Relationship between exponential families and moment generating functions I have recently been playing around with some change of measure arguments for shifting the mean of a sub-gaussian distribution. It occurred to me however, that sub-gaussianity might not be the natural property to consider, but rather being a member of an exponential family (as this simplifies the likelihood transform induced by an exponential tilting).
Now, I must admit that I do not know much about these, but I encountered a rather miraculous claim on wikipedia, https://en.wikipedia.org/wiki/Natural_exponential_family:


"Every distribution possessing a moment-generating function is a member of a natural exponential family."


As I figured it fair to try to read up a bit before asking stupid questions, I familiarized myself with a paper which seems to prove this result partially:


SAMPSON, Allan R. Characterizing exponential family distributions by moment generating functions. The Annals of Statistics, 1975, 747-753.
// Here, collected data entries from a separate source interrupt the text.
### src/rtl/uart_hex_pkg.sv
// uart_hex_pkg -- shared types and helpers for the hex-printing UART transmitter.
// Contents:
//   state_t        transmitter FSM state encoding
//   ASCII_CR/LF    line terminator characters appended after the 8 hex digits
//   LAST_CHAR_IDX  index of the final character (LF) in a printed word
//   nib2ascii()    4-bit value to uppercase ASCII hex digit
//   even_parity()  XOR of a data byte (even-parity bit value)
//   char_of()      character number idx (0..9) of the printed form of a word
package uart_hex_pkg;

    typedef enum logic [2:0] {
        ST_IDLE   = 3'd0,
        ST_START  = 3'd1,
        ST_DATA   = 3'd2,
        ST_PARITY = 3'd3,
        ST_STOP   = 3'd4,
        ST_DONE   = 3'd5
    } state_t;

    localparam logic [7:0] ASCII_CR      = 8'h0D;
    localparam logic [7:0] ASCII_LF      = 8'h0A;
    localparam logic [3:0] LAST_CHAR_IDX = 4'd9;

    function automatic logic [7:0] nib2ascii(input logic [3:0] nib);
        logic [7:0] asc;
        if (nib < 4'd10) begin
            asc = 8'h30 + {4'h0, nib};
        end else begin
            // 0x37 + n lands 10..15 on 'A'..'F'
            asc = 8'h37 + {4'h0, nib};
        end
        return asc;
    endfunction

    function automatic logic even_parity(input logic [7:0] data);
        return ^data;
    endfunction

    // Characters 0..7 are the nibbles MSB first, then CR, then LF.
    function automatic logic [7:0] char_of(input logic [31:0] word, input logic [3:0] idx);
        logic [31:0] shifted;
        logic [7:0]  chr;
        shifted = word << {idx[2:0], 2'b00};
        case (idx)
            4'd8:    chr = ASCII_CR;
            4'd9:    chr = ASCII_LF;
            default: chr = nib2ascii(shifted[31:28]);
        endcase
        return chr;
    endfunction

endpackage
Here, the author shows that if the moment generating function is of a particular form, then, the distribution is a member of an exponential family. There however still seems to be a leap, one which I am not able to make by myself, to the claim I quoted; in particular, the hypotheses of the claim seem to be weaker and the conclusion stronger (as we have narrowed down to a natural exponential family)!
I would very much appreciate a reference on this result, preferably with proof (as it seems to me an amazing property which I cannot entirely wrap my head around...) Of course, if anyone knows the proof, I would be even happier if that person answered. Thank you in advance!
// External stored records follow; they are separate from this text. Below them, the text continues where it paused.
### src/rtl/win_scan_controller.sv
`default_nettype none
// ============================================================================
// Module      : win_scan_controller
// Description : Checks for a Connect Four win after each drop. It walks the
//               board through a single read port that it shares with the VGA
//               renderer. The renderer always has priority on that port, and
//               the scanner only reads while disp_active is low. The module
//               also drives the sticky game_over/winner flags.
// Ports       : clk_25MHz, rst_n (async, active-low)
//               new_game, check_start, check_row/col   - game control
//               disp_active, disp_row/col, disp_data   - renderer side
//               board_data, row_read/col_read          - board memory port
//               busy, game_over, winner                - status
// Options     : WIN_SCAN_DRAW_EN - when defined, a drop counter is kept and
//               a full board with no win reports a draw (winner = 2'b11).
// Revision    : 1.0 - initial release
// ============================================================================
module win_scan_controller #(
    parameter int ROWS    = 8,
    parameter int COLS    = 8,
    parameter int WIN_LEN = 4
) (
    input  logic       clk_25MHz,
    input  logic       rst_n,
    input  logic       new_game,
    input  logic       check_start,
    input  logic [2:0] check_row,
    input  logic [2:0] check_col,
    input  logic       disp_active,
    input  logic [2:0] disp_row,
    input  logic [2:0] disp_col,
    input  logic [1:0] board_data,
    output logic [2:0] row_read,
    output logic [2:0] col_read,
    output logic [1:0] disp_data,
    output logic       busy,
    output logic       game_over,
    output logic [1:0] winner
);

    typedef enum logic [1:0] {
        ST_IDLE   = 2'd0,
        ST_ORIGIN = 2'd1,
        ST_WALK   = 2'd2,
        ST_DONE   = 2'd3
    } state_t;

    // Direction order: H(0,+1), V(+1,0), D1(+1,+1), D2(+1,-1)
    localparam logic [1:0] c_DIR_H  = 2'd0;
    localparam logic [1:0] c_DIR_V  = 2'd1;
    localparam logic [1:0] c_DIR_D2 = 2'd3;
    localparam logic [2:0] c_WIN    = 3'(WIN_LEN);
    localparam logic [2:0] c_K_MAX  = 3'(WIN_LEN - 1);
    localparam logic [3:0] c_ROWS4  = 4'(ROWS);
    localparam logic [3:0] c_COLS4  = 4'(COLS);

    state_t     state_q,     state_d;
    logic [2:0] org_row_q,   org_row_d;
    logic [2:0] org_col_q,   org_col_d;
    logic [1:0] player_q,    player_d;
    logic [2:0] count_q,     count_d;
    logic [2:0] k_q,         k_d;
    logic [1:0] dir_q,       dir_d;
    logic       sign_q,      sign_d;      // 0 = + side, 1 = - side
    logic       game_over_q, game_over_d;
    logic [1:0] winner_q,    winner_d;
`ifdef WIN_SCAN_DRAW_EN
    localparam logic [6:0] c_CELLS = 7'(ROWS * COLS);
    logic [6:0] drop_q, drop_d;
`endif

    // Walk cell = origin + sign*k*dir. The 4-bit signed sum can wrap for
    // cells past the top/right edge, but any wrapped value comes out
    // negative, so the bounds test still rejects it.
    logic signed [3:0] w_k, w_step, w_row_off, w_col_off;
    logic signed [3:0] w_cell_row, w_cell_col;
    logic              w_in_bounds, w_reading, w_end_sign;

    always_comb begin
        w_k       = signed'({1'b0, k_q});
        w_step    = sign_q ? -w_k : w_k;
        w_row_off = (dir_q == c_DIR_H) ? 4'sd0 : w_step;
        if (dir_q == c_DIR_V)
            w_col_off = 4'sd0;
        else if (dir_q == c_DIR_D2)
            w_col_off = -w_step;
        else
            w_col_off = w_step;
        w_cell_row  = signed'({1'b0, org_row_q}) + w_row_off;
        w_cell_col  = signed'({1'b0, org_col_q}) + w_col_off;
        w_in_bounds = !w_cell_row[3] && ({1'b0, w_cell_row[2:0]} < c_ROWS4) &&
                      !w_cell_col[3] && ({1'b0, w_cell_col[2:0]} < c_COLS4);
        w_reading   = (state_q == ST_ORIGIN) || ((state_q == ST_WALK) && w_in_bounds);
    end

    // Shared port: the renderer wins whenever it asks for the port.
    always_comb begin
        row_read = disp_row;
        col_read = disp_col;
        if (w_reading && !disp_active) begin
            row_read = (state_q == ST_ORIGIN) ? org_row_q : w_cell_row[2:0];
            col_read = (state_q == ST_ORIGIN) ? org_col_q : w_cell_col[2:0];
        end
    end

    assign disp_data = board_data;
    assign busy      = (state_q != ST_IDLE);
    assign game_over = game_over_q;
    assign winner    = winner_q;

    always_comb begin
        state_d     = state_q;
        org_row_d   = org_row_q;
        org_col_d   = org_col_q;
        player_d    = player_q;
        count_d     = count_q;
        k_d         = k_q;
        dir_d       = dir_q;
        sign_d      = sign_q;
        game_over_d = game_over_q;
        winner_d    = winner_q;
        w_end_sign  = 1'b0;
`ifdef WIN_SCAN_DRAW_EN
        drop_d      = drop_q;
`endif
        unique case (state_q)
            ST_IDLE: begin
                if (check_start && !game_over_q) begin
                    org_row_d = check_row;
                    org_col_d = check_col;
                    count_d   = 3'd0;
                    state_d   = ST_ORIGIN;
`ifdef WIN_SCAN_DRAW_EN
                    drop_d    = drop_q + 7'd1;
`endif
                end
            end
            ST_ORIGIN: begin
                if (!disp_active) begin
                    player_d = board_data;
                    if (board_data == 2'b00) begin
                        state_d = ST_DONE;         // empty origin: nothing to check
                    end else begin
                        count_d = 3'd1;
                        dir_d   = c_DIR_H;
                        sign_d  = 1'b0;
                        k_d     = 3'd1;
                        state_d = ST_WALK;
                    end
                end
            end
            ST_WALK: begin
                if (!w_in_bounds) begin
                    w_end_sign = 1'b1;
                end else if (!disp_active) begin
                    if (board_data == player_q) begin
                        count_d = count_q + 3'd1;
                        if ((count_q + 3'd1) == c_WIN)
                            state_d = ST_DONE;
                        else if (k_q == c_K_MAX)
                            w_end_sign = 1'b1;
                        else
                            k_d = k_q + 3'd1;
                    end else begin
                        w_end_sign = 1'b1;
                    end
                end
            end
            ST_DONE: begin
                state_d = ST_IDLE;
                if (count_q == c_WIN) begin
                    game_over_d = 1'b1;
                    winner_d    = player_q;
                end
`ifdef WIN_SCAN_DRAW_EN
                else if (drop_q == c_CELLS) begin
                    game_over_d = 1'b1;
                    winner_d    = 2'b11;
                end
`endif
            end
            default: state_d = ST_IDLE;
        endcase

        // The + side keeps its count for the - side. After the - side the
        // next direction starts over from the origin alone.
        if (w_end_sign) begin
            k_d = 3'd1;
            if (!sign_q) begin
                sign_d = 1'b1;
            end else if (dir_q == c_DIR_D2) begin
                state_d = ST_DONE;
            end else begin
                dir_d   = dir_q + 2'd1;
                sign_d  = 1'b0;
                count_d = 3'd1;
            end
        end

        if (new_game) begin
            state_d     = ST_IDLE;
            game_over_d = 1'b0;
            winner_d    = 2'b00;
`ifdef WIN_SCAN_DRAW_EN
            drop_d      = 7'd0;
`endif
        end
    end

    always_ff @(posedge clk_25MHz or negedge rst_n) begin
        if (!rst_n) begin
            state_q     <= ST_IDLE;
            org_row_q   <= 3'd0;
            org_col_q   <= 3'd0;
            player_q    <= 2'b00;
            count_q     <= 3'd0;
            k_q         <= 3'd0;
            dir_q       <= 2'd0;
            sign_q      <= 1'b0;
            game_over_q <= 1'b0;
            winner_q    <= 2'b00;
`ifdef WIN_SCAN_DRAW_EN
            drop_q      <= 7'd0;
`endif
        end else begin
            state_q     <= state_d;
            org_row_q   <= org_row_d;
            org_col_q   <= org_col_d;
            player_q    <= player_d;
            count_q     <= count_d;
            k_q         <= k_d;
            dir_q       <= dir_d;
            sign_q      <= sign_d;
            game_over_q <= game_over_d;
            winner_q    <= winner_d;
`ifdef WIN_SCAN_DRAW_EN
            drop_q      <= drop_d;
`endif
        end
    end

endmodule
`default_nettype wire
 A: To link the existence of the moment-generating function and the inclusion in an exponential family is absurd in that the former is a property of a given single distribution while the later is a characteristic of a family of distributions parameterised with a finite dimensional parameter. Note that a given arbitrary distribution with density $f_0$ can always induce an exponential family by considering an arbitrary transform $T$ and the family of densities
$$f_\theta(x|)=f_0(x)\exp\{T(x)\cdot\theta-\psi(\theta)\}$$ 
In particular, the exponentially tilded measure is defined by
$$f_θ(x) = \dfrac{\exp\{θ\cdot x\}f_0(x)}{M_X(θ)}$$
where $M_X(\theta)$ is the moment-generating function for $X$.
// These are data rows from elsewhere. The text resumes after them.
$ cat config.mk
export PLATFORM = sky130hd
export DESIGN_NAME = ifm_out_fsm
export DESIGN_NICKNAME = d
export VERILOG_FILES = /design/src/rtl/ifm_out_fsm.sv
export SDC_FILE = /design/constraint.sdc
export NUM_CORES = 1
export LEC_CHECK = 0
export ABC_CLOCK_PERIOD_IN_PS = 3100
export CAP_MARGIN = 20
export CORE_MARGIN = 10
export CORE_UTILIZATION = 49
export DETAILED_ROUTE_END_ITERATION = 6
export HOLD_SLACK_MARGIN = 0.15
export PLACE_DENSITY = 0.86
export SYNTH_ARGS = -nofsm -noshare
export SYNTH_HDL_FRONTEND = slang
export SYNTH_SLANG_ARGS = --single-unit
$ cat constraint.sdc
create_clock -name rx_clk -period 3.1 [get_ports rx_clk]
set_input_delay 0.93 -clock rx_clk [delete_from_list [all_inputs] [get_ports rx_clk]]
set_output_delay 0.93 -clock rx_clk [all_outputs]
set_load 0.01 [all_outputs]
Furthermore, the moment-generating function is associated with a specific representation of a distribution, namely, $\mathbb{E}^X[\exp\{t X\}]$ differs from $\mathbb{E}^X[\exp\{t \xi(X)\}]$, while exponential families are equivariant under one-to-one transforms. Moment-generating functions can be found for all distributions with compacts support (or alternatively for transforms $\xi(\cdot)$ taking values in a compact set). They also exist for some families of distributions that do not constitute an exponential family, like the family of double-exponential or Laplace distributions, and the family of non-central chi-squared distributions.